START DATA LISTING

// pin synchroniser; a change counts once the last two stages agree
module pin_edge_sync #(
  parameter STAGES = `SYNC_STAGES
)
(
  input  wire clk_i,
  input  wire rst_i,
  input  wire pin_i,
  output wire rise_o,
  output wire fall_o
);

  // latency: a pin change shows as a pulse three to four edges later
  reg  [STAGES-1:0] stage;
  reg               level;
  reg               next_level;
  wire              settled;

  // the third stage must match the second before anything moves
  assign settled = (stage[STAGES-1] == stage[STAGES-2]);

  // edge pulses last one cycle: level follows on the next edge
  assign rise_o = settled && stage[STAGES-1] && !level;
  assign fall_o = settled && !stage[STAGES-1] && level;

  // level only moves on an agreed sample, so a glitch never toggles it
  always @*
  begin
    next_level = level;
    if (settled)
      next_level = stage[STAGES-1];
  end

  // shift in the raw pin; stage 0 is only read by stage 1
  // level resets to the idle low, so no edge follows reset while the pin is low
  always @(posedge clk_i)
  begin
    if (rst_i)
    begin
      stage <= {STAGES{`PIN_IDLE}};
      level <= `PIN_IDLE;
    end
    else
    begin
      stage <= {stage[STAGES-2:0], pin_i};
      level <= next_level;
    end
  end

endmodule // pin_edge_sync
`default_nettype wire
**config.mk**
```make
export PLATFORM = sky130hd
export DESIGN_NAME = adc_overrange_timestamp_output
export DESIGN_NICKNAME = d
export VERILOG_FILES = /design/src/adc_ovr_pkg.sv /design/src/delay_line.sv /design/src/ovr_flag_hold.sv /design/src/adc_overrange_timestamp_output.sv
export SDC_FILE = /design/constraint.sdc
export NUM_CORES = 1
export LEC_CHECK = 0
export BUFFER_PORTS_ARGS = -buffer_cell sky130_fd_sc_hd__buf_2
export CORE_MARGIN = 4
export CORE_UTILIZATION = 46
export CTS_CLUSTER_DIAMETER = 40
export DETAILED_ROUTE_END_ITERATION = 12
export PLACE_DENSITY = 0.64
export SLEW_MARGIN = 30
export SYNTH_ARGS = -nofsm -noshare
export SYNTH_HDL_FRONTEND = slang
export SYNTH_SLANG_ARGS = --single-unit
```
**constraint.sdc**
```tcl
create_clock -name clk_i -period 9.2 [get_ports clk_i]
set_clock_uncertainty 0.1 [all_clocks]
set_input_delay 0.92 -clock clk_i [delete_from_list [all_inputs] [get_ports clk_i]]
set_output_delay 0.92 -clock clk_i [all_outputs]
set_load 0.01 [all_outputs]
```
## src/pss_defines.vh

```
// Purpose: constants for the pwm start-up and auto-shutdown block
// Assumes: apb byte addresses, 32-bit data, 8-bit registers in low bits
// Notes:   header holds definitions only
`ifndef PSS_DEFINES_VH
`define PSS_DEFINES_VH

// register byte addresses
`define PSS_CTRL_ADDR    12'h000
`define PSS_SHDN_ADDR    12'h004
`define PSS_FLAG_ADDR    12'h008
`define PSS_PERIOD_ADDR  12'h00c
`define PSS_DUTY_ADDR    12'h010

// module_control_reg fields
`define PSS_POL_LSB      0
`define PSS_POL_MSB      1
`define PSS_PWM_EN_BIT   2
`define PSS_DRV_EN_BIT   3
`define PSS_TB_SEL_BIT   4
`define PSS_CTRL_MASK    8'h1f

// auto_shutdown_control fields
`define PSS_SS_MSB       6
`define PSS_SS_LSB       4
`define PSS_STATE_AC_LSB 0
`define PSS_STATE_BD_LSB 2
`define PSS_SES_BIT      7
`define PSS_SHDN_MASK    8'h7f

// source select encodings
`define PSS_SRC_NONE     3'h0
`define PSS_SRC_CMP1     3'h1
`define PSS_SRC_CMP2     3'h2
`define PSS_SRC_CMP12    3'h3
`define PSS_SRC_FLT      3'h4
`define PSS_SRC_FLT_C1   3'h5
`define PSS_SRC_FLT_C2   3'h6
`define PSS_SRC_ALL      3'h7

// shutdown pin states
`define PSS_PIN_LOW      2'h0
`define PSS_PIN_HIGH     2'h1

// reset values
`define PSS_CTRL_RST     8'h00
`define PSS_SHDN_RST     8'h00
`define PSS_PERIOD_RST   8'hff
`define PSS_DUTY_RST     8'h00

`endif

```

## src/pss_pwm_shutdown.v

```verilog
// Purpose: start-up and auto-shutdown control of a four-output pwm
// Assumes: apb slave on pclk, pins and comparators synchronous to pclk
// Notes:   outputs stay high-impedance until the drivers are enabled
//
// Function
// - polarity per pair A/C and B/D
// - period flag set as second period begins
// - pins high-impedance after reset
// - shutdown forces set state per pair: low, high or floated
// - three-bit source select at bits 6:4
// - fault low or comparators raise shutdown
// - firmware setting status bit forces shutdown
// - bit 7 reports shutdown state
//
// The implementer's own choices: the address map and register access over APB.
`default_nettype none
`include "pss_defines.vh"

module pss_pwm_shutdown (
  input  wire        pclk,
  input  wire        presetn,
  input  wire        clk_en,
  input  wire        psel,
  input  wire        penable,
  input  wire        pwrite,
  input  wire [11:0] paddr,
  input  wire [31:0] pwdata,
  output reg  [31:0] prdata,
  output reg         pready,
  output reg         pslverr,
  input  wire        fault_input_n,
  input  wire        comparator_one,
  input  wire        comparator_two,
  output reg         pwm_output_a,
  output reg         pwm_output_b,
  output reg         pwm_output_c,
  output reg         pwm_output_d,
  output reg         pwm_output_a_oe,
  output reg         pwm_output_b_oe,
  output reg         pwm_output_c_oe,
  output reg         pwm_output_d_oe,
  output reg         time_base_one_period_flag,
  output reg         time_base_two_period_flag
);

  // shutdown pin state decode, shared by both pairs
  function pin_state;
    input [1:0] code;
    begin
      pin_state = (code == `PSS_PIN_HIGH);
    end
  endfunction

  // shutdown pin tristate decode: codes 2 and 3 float the pin
  function pin_float;
    input [1:0] code;
    begin
      pin_float = code[1];
    end
  endfunction

  reg  [7:0] module_control_reg;
  reg  [7:0] auto_shutdown_control;
  reg  [7:0] period_reg;
  reg  [7:0] duty_reg;
  reg        cycle_seen_reg;
  reg  [1:0] wrap_cnt_reg;
  wire [7:0] count;
  wire       wrap;
  wire       acc_wr;
  wire       acc_rd;
  wire [2:0] src_sel;
  wire [1:0] output_polarity_select;
  wire       pwm_en;
  wire       drv_en;
  wire       shdn_src_hit;
  wire       sw_set_ses;
  wire       sw_clr_ses;
  wire       shutdown_event_status;
  wire       raw_pwm;
  wire       addr_ok;
  wire [7:0] shdn_wdata;

  pss_time_base u_tb (
    .pclk      (pclk),
    .presetn   (presetn),
    .clk_en    (clk_en),
    .run       (pwm_en),
    .period    (period_reg),
    .count_reg (count),
    .wrap_reg  (wrap)
  );

  // apb phase decode; slave answers with zero wait states
  assign acc_wr  = psel & penable & pwrite & pready;
  assign acc_rd  = psel & penable & ~pwrite & pready;
  assign addr_ok = (paddr == `PSS_CTRL_ADDR) | (paddr == `PSS_SHDN_ADDR) |
                   (paddr == `PSS_FLAG_ADDR) | (paddr == `PSS_PERIOD_ADDR) |
                   (paddr == `PSS_DUTY_ADDR);

  // field extraction
  assign output_polarity_select =
    module_control_reg[`PSS_POL_MSB:`PSS_POL_LSB];
  assign pwm_en  = module_control_reg[`PSS_PWM_EN_BIT];
  assign drv_en  = module_control_reg[`PSS_DRV_EN_BIT];
  assign src_sel = auto_shutdown_control[`PSS_SS_MSB:`PSS_SS_LSB];
  assign shutdown_event_status = auto_shutdown_control[`PSS_SES_BIT];

  // enabled sources: bit 2 fault pin low, bit 0 cmp one, bit 1 cmp two
  assign shdn_src_hit = (src_sel[2] & ~fault_input_n) |
                        (src_sel[0] & comparator_one) |
                        (src_sel[1] & comparator_two);

  assign sw_set_ses = acc_wr & (paddr == `PSS_SHDN_ADDR) &
                      pwdata[`PSS_SES_BIT];
  assign sw_clr_ses = acc_wr & (paddr == `PSS_SHDN_ADDR) &
                      ~pwdata[`PSS_SES_BIT];

  // writable part of the shutdown register; status bit handled apart
  assign shdn_wdata = pwdata[7:0] & `PSS_SHDN_MASK;

  // apb handshake, ready pulsed for one cycle in the access phase, error on unmapped address
  always @(posedge pclk or negedge presetn) begin
    if (!presetn) begin
      pready  <= 1'b0;
      pslverr <= 1'b0;
    end else if (clk_en) begin
      pready  <= psel & ~penable;
      pslverr <= psel & ~penable & ~(paddr == `PSS_CTRL_ADDR |
                 paddr == `PSS_SHDN_ADDR | paddr == `PSS_FLAG_ADDR |
                 paddr == `PSS_PERIOD_ADDR | paddr == `PSS_DUTY_ADDR);
    end
  end

  // control registers written by software
  always @(posedge pclk or negedge presetn) begin
    if (!presetn) begin
      module_control_reg <= `PSS_CTRL_RST;
      period_reg         <= `PSS_PERIOD_RST;
      duty_reg           <= `PSS_DUTY_RST;
    end else if (clk_en && acc_wr) begin
      if (paddr == `PSS_CTRL_ADDR)
        module_control_reg <= pwdata[7:0] & `PSS_CTRL_MASK;
      if (paddr == `PSS_PERIOD_ADDR)
        period_reg <= pwdata[7:0];
      if (paddr == `PSS_DUTY_ADDR)
        duty_reg <= pwdata[7:0];
    end
  end

  // shutdown control: event sets status, which holds until cleared
  always @(posedge pclk or negedge presetn) begin
    if (!presetn) begin
      auto_shutdown_control <= `PSS_SHDN_RST;
    end else if (clk_en) begin
      if (acc_wr && paddr == `PSS_SHDN_ADDR)
        auto_shutdown_control[6:0] <= shdn_wdata[6:0];
      if (shdn_src_hit | sw_set_ses)
        auto_shutdown_control[`PSS_SES_BIT] <= 1'b1;
      else if (sw_clr_ses)
        auto_shutdown_control[`PSS_SES_BIT] <= 1'b0;
    end
  end

  // period flags: a wrap sets only the flag picked by the time base select bit, the first as second period begins
  always @(posedge pclk or negedge presetn) begin
    if (!presetn) begin
      cycle_seen_reg            <= 1'b0;
      wrap_cnt_reg              <= 2'h0;
      time_base_one_period_flag <= 1'b0;
      time_base_two_period_flag <= 1'b0;
    end else if (clk_en) begin
      if (!pwm_en)
        wrap_cnt_reg <= 2'h0;
      else if (wrap && wrap_cnt_reg != 2'h2)
        wrap_cnt_reg <= wrap_cnt_reg + 2'h1;
      cycle_seen_reg <= (wrap_cnt_reg == 2'h2);
      // hardware set wins over a software clear in the same cycle
      if (wrap && !module_control_reg[`PSS_TB_SEL_BIT])
        time_base_one_period_flag <= 1'b1;
      else if (acc_wr && paddr == `PSS_FLAG_ADDR && pwdata[0])
        time_base_one_period_flag <= 1'b0;
      if (wrap && module_control_reg[`PSS_TB_SEL_BIT])
        time_base_two_period_flag <= 1'b1;
      else if (acc_wr && paddr == `PSS_FLAG_ADDR && pwdata[1])
        time_base_two_period_flag <= 1'b0;
    end
  end

  assign raw_pwm = pwm_en & (count < duty_reg);

  // pin drive: floated after reset, forced state while shut down
  always @(posedge pclk or negedge presetn) begin
    if (!presetn) begin
      pwm_output_a    <= 1'b0;
      pwm_output_b    <= 1'b0;
      pwm_output_c    <= 1'b0;
      pwm_output_d    <= 1'b0;
      pwm_output_a_oe <= 1'b0;
      pwm_output_b_oe <= 1'b0;
      pwm_output_c_oe <= 1'b0;
      pwm_output_d_oe <= 1'b0;
    end else if (clk_en) begin
      if (shutdown_event_status | shdn_src_hit | sw_set_ses) begin
        pwm_output_a <= pin_state(auto_shutdown_control[1:0]);
        pwm_output_c <= pin_state(auto_shutdown_control[1:0]);
        pwm_output_b <= pin_state(auto_shutdown_control[3:2]);
        pwm_output_d <= pin_state(auto_shutdown_control[3:2]);
        pwm_output_a_oe <= drv_en & ~pin_float(auto_shutdown_control[1:0]);
        pwm_output_c_oe <= drv_en & ~pin_float(auto_shutdown_control[1:0]);
        pwm_output_b_oe <= drv_en & ~pin_float(auto_shutdown_control[3:2]);
        pwm_output_d_oe <= drv_en & ~pin_float(auto_shutdown_control[3:2]);
      end else begin
        pwm_output_a <= raw_pwm ^ output_polarity_select[0];
        pwm_output_c <= raw_pwm ^ output_polarity_select[0];
        pwm_output_b <= ~raw_pwm ^ output_polarity_select[1];
        pwm_output_d <= ~raw_pwm ^ output_polarity_select[1];
        pwm_output_a_oe <= drv_en;
        pwm_output_b_oe <= drv_en;
        pwm_output_c_oe <= drv_en;
        pwm_output_d_oe <= drv_en;
      end
    end
  end

  // read data mux
  always @(posedge pclk or negedge presetn) begin
    if (!presetn) begin
      prdata <= 32'h0000_0000;
    end else if (clk_en) begin
      prdata <= 32'h0000_0000;
      if (psel && !penable && !pwrite && addr_ok) begin
        case (paddr)
          `PSS_CTRL_ADDR:   prdata[7:0] <= module_control_reg;
          `PSS_SHDN_ADDR:   prdata[7:0] <= auto_shutdown_control;
          `PSS_FLAG_ADDR:   prdata[2:0] <= {cycle_seen_reg,
                                            time_base_two_period_flag,
                                            time_base_one_period_flag};
          `PSS_PERIOD_ADDR: prdata[7:0] <= period_reg;
          `PSS_DUTY_ADDR:   prdata[7:0] <= duty_reg;
          default:          prdata <= 32'h0000_0000;
        endcase
      end
    end
  end

endmodule // pss_pwm_shutdown

`default_nettype wire

```

## src/pss_time_base.v

```verilog
// Purpose: pwm time base, counter with period flag pulse
// Assumes: pclk domain, inputs synchronous
// Notes:   wrap pulse marks the start of every new period
`default_nettype none

module pss_time_base (
  input  wire       pclk,
  input  wire       presetn,
  input  wire       clk_en,
  input  wire       run,
  input  wire [7:0] period,
  output reg  [7:0] count_reg,
  output reg        wrap_reg
);

  // counter runs 0..period and restarts, pulsing wrap on restart
  always @(posedge pclk or negedge presetn) begin
    if (!presetn) begin
      count_reg <= 8'h00;
      wrap_reg  <= 1'b0;
    end else if (clk_en) begin
      wrap_reg <= 1'b0;
      if (!run) begin
        count_reg <= 8'h00;
      end else if (count_reg >= period) begin
        count_reg <= 8'h00;
        wrap_reg  <= 1'b1;
      end else begin
        count_reg <= count_reg + 8'h01;
      end
    end
  end

endmodule // pss_time_base

`default_nettype wire

```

END DATA LISTING

From the entries above, write out only the lines starting at the line that holds "before anything moves" and ending at the line that holds "read by stage 1", keeping both and matching them exactly.

  // the third stage must match the second before anything moves
  assign settled = (stage[STAGES-1] == stage[STAGES-2]);

  // edge pulses last one cycle: level follows on the next edge
  assign rise_o = settled && stage[STAGES-1] && !level;
  assign fall_o = settled && !stage[STAGES-1] && level;

  // level only moves on an agreed sample, so a glitch never toggles it
  always @*
  begin
    next_level = level;
    if (settled)
      next_level = stage[STAGES-1];
  end

  // shift in the raw pin; stage 0 is only read by stage 1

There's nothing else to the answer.